ABOUT MOTHERS MAKING A CHANGE
One of more than a dozen programs operated by the Cobb and Douglas Counties Community Service Boards (CSBs), a mental, behavioral, and developmental health agency serving Georgia’s Cobb, Douglas, and Cherokee Counties, Mothers Making a Change (MMAC) provides residential and outpatient substance abuse treatment for pregnant women and women with children under the age of 18.
TREATMENT & ASSESSMENT
According to its website, MMAC offers both therapeutic interventions and treatments designed to help women in recovery function independently and contribute to society. Offerings include individual and group therapy, life skills on parenting and independent living, supportive employment services, G.E.D programming, and case management services. Family preservation services and family education and counseling are also available.
Where necessary, nursing assessments, medication management, and referrals for prenatal care are provided.
STAFF CREDENTIALS
Program staff include a licensed professional counselor (LPC), a certified alcohol and drug counselor (CADC), and registered nurses.
ACCOMMODATIONS & AMENITIES
Therapeutic childcare is offered while mothers undergo treatment, the center’s website notes. There is currently no further information provided by the facility regarding its living arrangements and related offerings, however, the two survey respondents polled by Best-rehabs.com to date gave five- and three-star ratings for the facility’s accommodations and amenities.
WHAT ALUMNI SAY
Reviews for Mothers Making a Change are mostly positive.
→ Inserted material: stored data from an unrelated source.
From an optimization exercise on the open Yosys and OpenROAD flow, aimed at small area; shortcuts taken in it are not production practice. Only simulation tests tie the RTL to the original design; equivalence was not proved. Power figures rest on the tool's default switching activity, not on a simulated workload.

### design/flow/design.v
module rca #(parameter W = 8) (
    input  [W-1:0] a, b,
    input          ci,
    output [W-1:0] s
);
wire [W:0] c;
assign c[0] = ci;
genvar i;
generate for (i = 0; i < W; i = i + 1) begin : g
    assign s[i]   = a[i] ^ b[i] ^ c[i];
    assign c[i+1] = (a[i] & b[i]) | (c[i] & (a[i] ^ b[i]));
end endgenerate
endmodule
Tracy, the single alum polled by Best-rehabs.com to date, provided five stars when asked how strongly she’d recommend the center as well as for the staff’s level of training and experience. “The daily routine is the structure I needed to learn how to live in society again. Group sharing and support greatly helped me,” she wrote.
Alumni across secondary sites also approved. On CiteHealth, for example, one reviewer claimed that they simply would not be alive if they hadn’t attended MMAC while another wrote: “The staff might be ‘unfriendly” but it is their JOB to put up with people with addictive personalities who can be manipulative… I found them all to be very very polite and helpful and truely care about my needs.”[1]
Yet the comment of the third reviewer constituted outright criticism of the facility. “The staff are very inexperienced and the site is next to a trailer park that had a meth lab explode a few weeks back,” they wrote. “The staff is very unfriendly to visitors and is never ready to provide you with information.”
WHAT FRIENDS & FAMILY SAY
Feedback provided by the single loved one polled by Best-rehabs.com was also mostly positive. The anonymous reviewer awarded MMAC three or four stars in most categories evaluated and five stars for treatment effectiveness. Holistic offerings, staff training and experience, and administrative/discharge policies were given just two stars. “Group sessions were nice,” the anonymous loved one wrote. “The staff could have been better.”
FINANCING
According to its website, the Cobb County and Douglas County Community Service Boards receives public funding to subsidize its services. The CSB also accepts Medicaid/Medicare, private insurance, and self-pay. The organization pledges to help those in need irrespective of their financial circumstances.